Resilience Engineering: New directions for measuring and maintaining safety in complex systems

This week we have a big report by some names you’ll likely know, Sidney Dekker, Erik Hollnagel, David Woods and Richard Cook.

Resilience Engineering: New directions for measuring and maintaining safety in complex systems

This is a big, useful and important report, so I’ll be visiting it over the next few issues. This is a useful report for us in software because it talks about resiliene direclty and goes over past theories and models and how they advanced.

They also cover what remnants of old models might still be impacting the typical accident investigation, which in my opinion those patterns can become pervasive enough to even affect us in software (e.g. root cause).

They start by going through the theories and ideas that helped make Resilence Engineering what it is today. This is more than just a history lesson, having an idea of how the thinking and research evolved can help us advance our own thinking or that of our organizations.

Pervasive ideas

Specific models aside, there are a few ideas that a view through a resilience lens helps us dispel. It’s one that is unfortunately all too common in many software and ops type organizations: that we opporate basically safe systems. The thought tends to be, the system is mostly safe as it was desined with safe components put together correctly.

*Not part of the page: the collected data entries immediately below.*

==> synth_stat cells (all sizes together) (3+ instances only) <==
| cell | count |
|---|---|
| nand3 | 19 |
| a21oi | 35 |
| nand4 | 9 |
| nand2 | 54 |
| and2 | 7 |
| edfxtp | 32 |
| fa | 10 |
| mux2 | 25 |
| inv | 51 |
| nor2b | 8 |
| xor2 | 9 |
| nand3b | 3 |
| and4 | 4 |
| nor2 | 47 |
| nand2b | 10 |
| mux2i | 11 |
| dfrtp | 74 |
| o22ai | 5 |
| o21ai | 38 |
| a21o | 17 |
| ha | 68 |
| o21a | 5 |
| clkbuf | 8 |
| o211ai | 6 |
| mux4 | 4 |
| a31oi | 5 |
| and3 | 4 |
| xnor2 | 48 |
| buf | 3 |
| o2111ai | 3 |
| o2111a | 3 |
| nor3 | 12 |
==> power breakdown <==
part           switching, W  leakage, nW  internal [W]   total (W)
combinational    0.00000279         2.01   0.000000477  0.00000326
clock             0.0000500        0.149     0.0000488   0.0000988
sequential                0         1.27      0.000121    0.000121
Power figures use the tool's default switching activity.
===== config.mk =====
export PLATFORM = sky130hd
export DESIGN_NAME = pipe_ctrl
export DESIGN_NICKNAME = d
export VERILOG_FILES = /design/src/rtl/pipe_ctrl.sv
export SDC_FILE = /design/constraint.sdc
export NUM_CORES = 1
export LEC_CHECK = 0
export BUFFER_PORTS_ARGS = -buffer_cell sky130_fd_sc_hd__buf_2
export CAP_MARGIN = 20
export CORE_AREA = 2 2 97 76
export DETAILED_ROUTE_END_ITERATION = 10
export DIE_AREA = 0 0 99 78
export PLACE_DENSITY = 0.84
export SLEW_MARGIN = 20
export SYNTH_ARGS = -nofsm -noshare
export SYNTH_HDL_FRONTEND = slang
export SYNTH_SLANG_ARGS = --single-unit

===== constraint.sdc =====
create_clock -name clk -period 3.35 [get_ports clk]
set_clock_uncertainty 0.15 [all_clocks]
set_input_delay 0.335 -clock clk [delete_from_list [all_inputs] [get_ports clk]]
set_output_delay 0.335 -clock clk [all_outputs]
set_load 0.005 [all_outputs]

This works fine for realtively simple machines and systems, make sure each component is safe, and the result is safe, right? The problem is that this component level view of saftey doesn’t apply in complex systems.

Further, this idea that tends to manifest as wanting to distance humans from the system, since if the system is safe, all we need to do is keep those unsafe humans out of it. Of course, we’re learning that this isn’t how it works at all.

In fact, qutie the opposite, that safety is not an inherent but emergent property of systems. The humans in it are adapting and creating safety through their work.

Series of events model

The series of events model is probably what I’ve seen used the most often, usually just by default. It basically says an accident is simply a direct series of causes and effect. Following these ideas means that accident investigation is simply taking the last link in the chain and working backwards until the first link or the “root cause.”

We live in a non-Newtonian world, I know that’s something that would be crazy to say from a physicis perspective, but when it comes to our modern systems, that’s definitely true. The idea that each effect has a direct cause, and an equal one at that, is what permiated most accident investigation theory early on.

Especially in software and SRE type areas, we’ve definitely learned that contributors can have an outsized effect and that causes don’t need to be equal in size to the reaction they create in our system.

There still some hold overs from this model though that are affecting us even today.

Relics of the series of events model

The series of events model has heavily influenced almost all major models and thinking about accidents since its inception. You can still see relics of it today.

One thing that it has left us with is an attempted division between incidents and accidents. If we subscribe to that model and think of accidents as a linear series of events, then it can seem intuitive to say that an incident is something that would have been an accident, the same series of events, except it was stopped before the end.

This can encourage further divisions, like near misses, which would be something that is approaching the boudnaries of an incident but is stopped before it reaches it.

Most of this theory was created modeling the physical world and attempts to make systems safe by containing energy. This means you tend to see a lot of barriers that either stop that or slow its release.

We of coruse use and create systems where this isn’t really a concern, so its not a great fit either way.

Man made disaster theory

You might think that a theory called “man made disaster theory” would be a step back, something that blames the operators, but its actually the first real start of the opposite. It was developed by Barry Turner in the 1970s and was the first to really look at accidents as a socialogical phenomenon.

The idea here is that accidents start with something small, after which there is some “incubation period,” which could be quite a long time. During this time, problems build up. At the same time the organization is changing the way it asses itself or the way it asses risk.

Eventually, this gulf between the assessed safety and reality culminates in an accident. This was a helpful theory in that it helped to show that small, normal, seemingly safe changes interacted over time to create accidents.

Unfortunately, it still preserved the ideas of “human error” as a cause, just pinning it to management instead of those at the sharpend. Further, it also perpuates the idea that accidents are still a linear chain of events.

What about you?

Do these seem familiar to you? Are they models that you or your organization still use? In what ways are they helpful or harmful to your work? Hit reply and let me know, I read every email.

Takeaways

• Understanding previous models and how they evolved can help us shift our own thinking
• Much of accidnet investigation is still pretty heavily influenced by early models that are primarily designed for relatively simple processess and machines
• Though it had some problems of its own, Barry Turner’s man made disaster theory was was the first time looking at accidents as a sociological phenomenom
• Constructing cause around management or similar, is really just another way of relocating where “human error” occurs
• Older theories tend to revolve around physics and preventing the unsafe release of energy. This means its not really a good fit for most of our complex systems.